大年初一到初三,一般不吃米饭,而是吃“米豆腐”,也称“灰浆粑”,而非现在市面我们吃的米豆腐,是一种用大米沾上木碳灰拌匀浸泡、洗净后,用石磨碾成糊状,做成米粑。切成条状或块状,与一些肉、萝卜、葱蒜等一起放在锅里煮,并放入少许红辣椒,那是小镇特有的一种风味食品,至今想起来,仍念念不忘,思念有加。新年初一早晨,吃罢米豆腐,穿上年三十晚父母准备好的新衣服,邀上几个要好的小伙伴挨家挨户去拜年去了。那时拜年不比现在,送红包之类,好客的主人用花生、葵花、糖果之类招待新年的小客人,并送上深深祝福。拜完年,与伙伴们跑到小镇街上,燃放鞭炮、追逐嬉闹、直到天已黑尽,家家户户再次响起鞭炮声时,才想起该回家了。
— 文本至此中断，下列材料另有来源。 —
<file path="src/crm_cfg.svh">
`ifndef CRM_CFG_SVH
`define CRM_CFG_SVH
// control tokens
`define CRM_TOK_WR    8'hC0
`define CRM_TOK_RD    8'hC1
`define CRM_TOK_PWR   8'h24
`define CRM_TOK_PRD   8'h25
`define CRM_TOK_END   8'h01
`define CRM_TOK_ACK   8'h03
`define CRM_TOK_NAK   8'h04
// return field and suppression
`define CRM_RET_LAST  8'h02
`define CRM_SUP_LOW   8'hFF
// destination suffixes
`define CRM_TILE_SFX  16'hC20C
`define CRM_NODE_SFX  16'hC30C
`define CRM_PER_SFX   8'h02
// field lengths, last byte index
`define CRM_WREG_LAST 8'h01
`define CRM_WORD_LAST 8'h03
`define CRM_WORD_LEN  8'h04
// processor-status resource id; longest request message
`define CRM_PS_LOW    8'h0B
`define CRM_PS_SHIFT  8
`define CRM_MSG_MAX   11
`endif

</file>
<file path="src/crm_pkg.sv">
package crm_pkg;
   typedef enum logic [1:0] {
      TGT_NONE = 2'b00,
      TGT_TILE = 2'b01,
      TGT_NODE = 2'b10,
      TGT_PER  = 2'b11
   } crm_tgt_t;

   typedef enum logic [3:0] {
      D_IDLE  = 4'b0000,
      D_RET   = 4'b0001,
      D_REG   = 4'b0010,
      D_SIZE  = 4'b0011,
      D_DATA  = 4'b0100,
      D_END   = 4'b0101,
      D_DRAIN = 4'b0110,
      D_RHDR  = 4'b0111,
      D_RDAT  = 4'b1000,
      D_REND  = 4'b1001
   } crm_dst_t;

   typedef enum logic [1:0] {
      H_IDLE = 2'b00,
      H_SEND = 2'b01,
      H_WAIT = 2'b10,
      H_RDAT = 2'b11
   } crm_hst_t;
endpackage : crm_pkg

</file>
<file path="src/crm_if.sv">
`timescale 1ns/1ps
`default_nettype none
interface crm_if;
   logic        req_valid;
   logic        req_ready;
   logic        req_ctrl;
   logic [7:0]  req_byte;
   logic [31:0] req_dest;
   logic        rsp_valid;
   logic        rsp_ready;
   logic        rsp_ctrl;
   logic [7:0]  rsp_byte;
   logic [23:0] rsp_dest;

   modport dev (
      input  req_valid, req_ctrl, req_byte, req_dest, rsp_ready,
      output req_ready, rsp_valid, rsp_ctrl, rsp_byte, rsp_dest
   );
   modport host (
      output req_valid, req_ctrl, req_byte, req_dest, rsp_ready,
      input  req_ready, rsp_valid, rsp_ctrl, rsp_byte, rsp_dest
   );
endinterface : crm_if
`default_nettype wire

</file>
<file path="src/crm_dev.sv">
`timescale 1ns/1ps
`default_nettype none
`include "crm_cfg.svh"
module crm_dev #(
   parameter int          NREG      = 16,
   parameter int          PREG      = 16,
   parameter logic [15:0] TILE_ID   = 16'h0001, // arbitrary
   parameter logic [15:0] NODE_ID   = 16'h0002, // arbitrary
   parameter logic [7:0]  PERIPH_ID = 8'h03     // arbitrary
) (
   input  wire logic        CLK,
   input  wire logic        ARST_N,
   crm_if.dev               LNK,
   output logic             WR_STB,
   output logic [1:0]       WR_TGT,
   output logic [15:0]      WR_REG,
   output logic [31:0]      WR_DATA
);
   localparam int AW  = (NREG > 1) ? $clog2(NREG) : 1;
   localparam int PAW = (PREG > 1) ? $clog2(PREG) : 1;

   crm_pkg::crm_dst_t state_r;
   crm_pkg::crm_tgt_t tgt_r;
   crm_pkg::crm_tgt_t dest_tgt;
   logic              is_wr_r;
   logic              err_r;
   logic [23:0]       ret_r;
   logic [15:0]       reg_r;
   logic [7:0]        size_r;
   logic [31:0]       dat_r;
   logic [7:0]        cnt_r;
   logic [7:0]        rsp_n_r;
   logic              rsp_ctrl_r;
   logic [7:0]        rsp_byte_r;
   logic [31:0]       tile_mem [NREG];
   logic [31:0]       node_mem [NREG];
   logic [7:0]        per_mem  [PREG];

   logic        take;
   logic        is_end;
   logic        per;
   logic        suppress;
   logic        fin;
   logic        fin_ok;
   logic        op_ok;
   logic [15:0] reg_nxt;
   logic [7:0]  reg_last;
   logic [7:0]  data_last;
   logic [8:0]  size_end;
   logic [7:0]  rd_cnt;
   logic [7:0]  per_rd;
   logic [31:0] word_rd;

   ////////////////////////////////////////////////////////////////////////////
   // decode
   always_comb begin
      dest_tgt = crm_pkg::TGT_NONE;
      if (LNK.req_dest == {TILE_ID, `CRM_TILE_SFX})
         dest_tgt = crm_pkg::TGT_TILE;
      else if (LNK.req_dest == {NODE_ID, `CRM_NODE_SFX})
         dest_tgt = crm_pkg::TGT_NODE;
      else if (LNK.req_dest == {NODE_ID, PERIPH_ID, `CRM_PER_SFX})
         dest_tgt = crm_pkg::TGT_PER;
   end

   assign op_ok = ((LNK.req_byte == `CRM_TOK_WR || LNK.req_byte == `CRM_TOK_RD)
                   && (dest_tgt == crm_pkg::TGT_TILE || dest_tgt == crm_pkg::TGT_NODE))
               || ((LNK.req_byte == `CRM_TOK_PWR || LNK.req_byte == `CRM_TOK_PRD)
                   && dest_tgt == crm_pkg::TGT_PER);

   assign LNK.req_ready = (state_r == crm_pkg::D_IDLE) || (state_r == crm_pkg::D_RET)
                       || (state_r == crm_pkg::D_REG) || (state_r == crm_pkg::D_SIZE)
                       || (state_r == crm_pkg::D_DATA) || (state_r == crm_pkg::D_END)
                       || (state_r == crm_pkg::D_DRAIN);
   assign LNK.rsp_valid = (state_r == crm_pkg::D_RHDR) || (state_r == crm_pkg::D_RDAT)
                       || (state_r == crm_pkg::D_REND);
   assign LNK.rsp_ctrl  = rsp_ctrl_r;
   assign LNK.rsp_byte  = rsp_byte_r;
   assign LNK.rsp_dest  = ret_r;

   assign take      = LNK.req_valid && LNK.req_ready;
   assign is_end    = LNK.req_ctrl && (LNK.req_byte == `CRM_TOK_END);
   assign per       = (tgt_r == crm_pkg::TGT_PER);
   assign suppress  = is_wr_r && (ret_r[7:0] == `CRM_SUP_LOW);
   // a closing token only counts once the return address is complete
   assign fin       = take && is_end && (state_r != crm_pkg::D_IDLE)
                    && (state_r != crm_pkg::D_RET);
   assign fin_ok    = fin && (state_r == crm_pkg::D_END) && !err_r;
   assign reg_nxt   = per ? {8'h00, LNK.req_byte} : {reg_r[7:0], LNK.req_byte};
   assign reg_last  = per ? 8'h00 : `CRM_WREG_LAST;
   assign data_last = per ? (size_r - 8'h01) : `CRM_WORD_LAST;
   assign size_end  = {1'b0, reg_r[7:0]} + {1'b0, LNK.req_byte};
   assign rd_cnt    = (state_r == crm_pkg::D_RHDR) ? 8'h00 : (cnt_r + 8'h01);
   assign per_rd    = per_mem[PAW'(reg_r[7:0] + rd_cnt)];
   assign word_rd   = (tgt_r == crm_pkg::TGT_TILE) ? tile_mem[AW'(reg_r)] : node_mem[AW'(reg_r)];

   ////////////////////////////////////////////////////////////////////////////
   // message parser and reply sequencer
   always_ff @(posedge CLK or negedge ARST_N) begin
      if (!ARST_N) begin
         state_r    <= crm_pkg::D_IDLE;
         tgt_r      <= crm_pkg::TGT_NONE;
         is_wr_r    <= 1'b0;
         err_r      <= 1'b0;
         ret_r      <= 24'h000000;
         reg_r      <= 16'h0000;
         size_r     <= 8'h00;
         dat_r      <= 32'h00000000;
         cnt_r      <= 8'h00;
         rsp_n_r    <= 8'h00;
         rsp_ctrl_r <= 1'b0;
         rsp_byte_r <= 8'h00;
      end else if (fin) begin
         err_r <= !fin_ok;
         cnt_r <= 8'h00;
         if (suppress) begin
            state_r <= crm_pkg::D_IDLE;
         end else begin
            state_r    <= crm_pkg::D_RHDR;
            rsp_ctrl_r <= 1'b1;
            rsp_byte_r <= fin_ok ? `CRM_TOK_ACK : `CRM_TOK_NAK;
            rsp_n_r    <= (fin_ok && !is_wr_r) ? (per ? size_r : `CRM_WORD_LEN) : 8'h00;
            if (fin_ok && !is_wr_r && !per)
               dat_r <= word_rd;
         end
      end else begin
         unique case (state_r)
            crm_pkg::D_IDLE: begin
               // stray data or lone closers before a header are dropped
               if (take && LNK.req_ctrl && !is_end) begin
                  is_wr_r <= (LNK.req_byte == `CRM_TOK_WR) || (LNK.req_byte == `CRM_TOK_PWR);
                  tgt_r   <= dest_tgt;
                  err_r   <= !op_ok;
                  cnt_r   <= 8'h00;
                  state_r <= crm_pkg::D_RET;
               end
            end
            crm_pkg::D_RET: begin
               if (take && LNK.req_ctrl) begin
                  // no return address yet, so nobody to answer
                  state_r <= crm_pkg::D_IDLE;
               end else if (take) begin
                  ret_r <= {ret_r[15:0], LNK.req_byte};
                  if (cnt_r == `CRM_RET_LAST) begin
                     cnt_r   <= 8'h00;
                     state_r <= err_r ? crm_pkg::D_DRAIN : crm_pkg::D_REG;
                  end else begin
                     cnt_r <= cnt_r + 8'h01;
                  end
               end
            end
            crm_pkg::D_REG: begin
               if (take && LNK.req_ctrl) begin
                  err_r   <= 1'b1;
                  state_r <= crm_pkg::D_DRAIN;
               end else if (take) begin
                  reg_r <= reg_nxt;
                  if (cnt_r == reg_last) begin
                     cnt_r <= 8'h00;
                     if (per)
                        state_r <= crm_pkg::D_SIZE;
                     else if (reg_nxt >= 16'(NREG)) begin
                        err_r   <= 1'b1;
                        state_r <= crm_pkg::D_DRAIN;
                     end else
                        state_r <= is_wr_r ? crm_pkg::D_DATA : crm_pkg::D_END;
                  end else begin
                     cnt_r <= cnt_r + 8'h01;
                  end
               end
            end
            crm_pkg::D_SIZE: begin
               if (take && LNK.req_ctrl) begin
                  err_r   <= 1'b1;
                  state_r <= crm_pkg::D_DRAIN;
               end else if (take) begin
                  size_r <= LNK.req_byte;
                  if (LNK.req_byte == 8'h00 || size_end > 9'(PREG)) begin
                     err_r   <= 1'b1;
                     state_r <= crm_pkg::D_DRAIN;
                  end else
                     state_r <= is_wr_r ? crm_pkg::D_DATA : crm_pkg::D_END;
               end
            end
            crm_pkg::D_DATA: begin
               if (take && LNK.req_ctrl) begin
                  err_r   <= 1'b1;
                  state_r <= crm_pkg::D_DRAIN;
               end else if (take) begin
                  dat_r <= {dat_r[23:0], LNK.req_byte};
                  if (cnt_r == data_last) begin
                     cnt_r   <= 8'h00;
                     state_r <= crm_pkg::D_END;
                  end else begin
                     cnt_r <= cnt_r + 8'h01;
                  end
               end
            end
            crm_pkg::D_END: begin
               if (take) begin
                  err_r   <= 1'b1;
                  state_r <= crm_pkg::D_DRAIN;
               end
            end
            crm_pkg::D_DRAIN: begin
               // waits for the closing token, handled above
            end
            crm_pkg::D_RHDR: begin
               if (LNK.rsp_ready) begin
                  if (rsp_n_r != 8'h00) begin
                     state_r    <= crm_pkg::D_RDAT;
                     rsp_ctrl_r <= 1'b0;
                     rsp_byte_r <= per ? per_rd : dat_r[31:24];
                     dat_r      <= {dat_r[23:0], 8'h00};
                  end else begin
                     state_r    <= crm_pkg::D_REND;
                     rsp_byte_r <= `CRM_TOK_END;
                  end
               end
            end
            crm_pkg::D_RDAT: begin
               if (LNK.rsp_ready) begin
                  cnt_r <= cnt_r + 8'h01;
                  if (cnt_r + 8'h01 == rsp_n_r) begin
                     state_r    <= crm_pkg::D_REND;
                     rsp_ctrl_r <= 1'b1;
                     rsp_byte_r <= `CRM_TOK_END;
                  end else begin
                     rsp_byte_r <= per ? per_rd : dat_r[31:24];
                     dat_r      <= {dat_r[23:0], 8'h00};
                  end
               end
            end
            crm_pkg::D_REND: begin
               if (LNK.rsp_ready)
                  state_r <= crm_pkg::D_IDLE;
            end
            default: state_r <= crm_pkg::D_IDLE;
         endcase
      end
   end

   ////////////////////////////////////////////////////////////////////////////
   // register storage; word writes commit only on a clean close
   always_ff @(posedge CLK or negedge ARST_N) begin
      if (!ARST_N) begin
         for (int i = 0; i < NREG; i++) begin
            tile_mem[i] <= 32'h00000000;
            node_mem[i] <= 32'h00000000;
         end
      end else if (fin_ok && is_wr_r && !per) begin
         if (tgt_r == crm_pkg::TGT_TILE)
            tile_mem[AW'(reg_r)] <= dat_r;
         else
            node_mem[AW'(reg_r)] <= dat_r;
      end
   end

   // peripheral bytes land as they arrive; range was checked on the size byte
   always_ff @(posedge CLK or negedge ARST_N) begin
      if (!ARST_N) begin
         for (int i = 0; i < PREG; i++)
            per_mem[i] <= 8'h00;
      end else if (take && !LNK.req_ctrl && state_r == crm_pkg::D_DATA && per && !err_r) begin
         per_mem[PAW'(reg_r[7:0] + cnt_r)] <= LNK.req_byte;
      end
   end

   ////////////////////////////////////////////////////////////////////////////
   // user-side write notification
   always_ff @(posedge CLK or negedge ARST_N) begin
      if (!ARST_N) begin
         WR_STB  <= 1'b0;
         WR_TGT  <= 2'b00;
         WR_REG  <= 16'h0000;
         WR_DATA <= 32'h00000000;
      end else if (fin_ok && is_wr_r && !per) begin
         WR_STB  <= 1'b1;
         WR_TGT  <= tgt_r;
         WR_REG  <= reg_r;
         WR_DATA <= dat_r;
      end else if (take && !LNK.req_ctrl && state_r == crm_pkg::D_DATA && per && !err_r) begin
         WR_STB  <= 1'b1;
         WR_TGT  <= tgt_r;
         WR_REG  <= {8'h00, reg_r[7:0] + cnt_r};
         WR_DATA <= {24'h000000, LNK.req_byte};
      end else begin
         WR_STB <= 1'b0;
      end
   end
endmodule : crm_dev
`default_nettype wire

</file>
<file path="src/flat_wrapper.sv">
// flat-port wrapper written by rule: the top's interface ports become plain ports
module crm_dev_flat 
#(
   parameter int          NREG      = 16,
   parameter int          PREG      = 16,
   parameter logic [15:0] TILE_ID   = 16'h0001,             
   parameter logic [15:0] NODE_ID   = 16'h0002,             
   parameter logic [7:0]  PERIPH_ID = 8'h03                 
)
  (CLK, ARST_N, WR_STB, WR_TGT, WR_REG, WR_DATA, LNK_req_valid, LNK_req_ctrl, LNK_req_byte, LNK_req_dest, LNK_rsp_ready, LNK_req_ready, LNK_rsp_valid, LNK_rsp_ctrl, LNK_rsp_byte, LNK_rsp_dest);
  crm_if LNK_i ();
  input  wire logic CLK;
  input  wire logic ARST_N;
  output logic WR_STB;
  output logic [1:0] WR_TGT;
  output logic [15:0] WR_REG;
  output logic [31:0] WR_DATA;
  input wire logic [$bits(LNK_i.req_valid)-1:0] LNK_req_valid;
  input wire logic [$bits(LNK_i.req_ctrl)-1:0] LNK_req_ctrl;
  input wire logic [$bits(LNK_i.req_byte)-1:0] LNK_req_byte;
  input wire logic [$bits(LNK_i.req_dest)-1:0] LNK_req_dest;
  input wire logic [$bits(LNK_i.rsp_ready)-1:0] LNK_rsp_ready;
  output wire logic [$bits(LNK_i.req_ready)-1:0] LNK_req_ready;
  output wire logic [$bits(LNK_i.rsp_valid)-1:0] LNK_rsp_valid;
  output wire logic [$bits(LNK_i.rsp_ctrl)-1:0] LNK_rsp_ctrl;
  output wire logic [$bits(LNK_i.rsp_byte)-1:0] LNK_rsp_byte;
  output wire logic [$bits(LNK_i.rsp_dest)-1:0] LNK_rsp_dest;
  assign LNK_i.req_valid = LNK_req_valid;
  assign LNK_i.req_ctrl = LNK_req_ctrl;
  assign LNK_i.req_byte = LNK_req_byte;
  assign LNK_i.req_dest = LNK_req_dest;
  assign LNK_i.rsp_ready = LNK_rsp_ready;
  assign LNK_req_ready = LNK_i.req_ready;
  assign LNK_rsp_valid = LNK_i.rsp_valid;
  assign LNK_rsp_ctrl = LNK_i.rsp_ctrl;
  assign LNK_rsp_byte = LNK_i.rsp_byte;
  assign LNK_rsp_dest = LNK_i.rsp_dest;
  crm_dev #(.NREG(NREG), .PREG(PREG), .TILE_ID(TILE_ID), .NODE_ID(NODE_ID), .PERIPH_ID(PERIPH_ID)) u_core (.CLK(CLK), .ARST_N(ARST_N), .LNK(LNK_i), .WR_STB(WR_STB), .WR_TGT(WR_TGT), .WR_REG(WR_REG), .WR_DATA(WR_DATA));
endmodule
</file>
现在兄弟姐妹几人为了工作、为了生活,都远离父母在外奔波、忙碌,每年三十晚都也难以到齐。在资讯发达的今天,更是只听声音,难见人面,新年成了父母盼儿女团圆的最大心愿。
儿时曾经拥有的那份欢乐,岁月中许多记忆,随着时光流逝,可以忘却与淡化,但父母那绵绵牵挂的眼神,默默无语的思念,是无论如何也难以忘记的。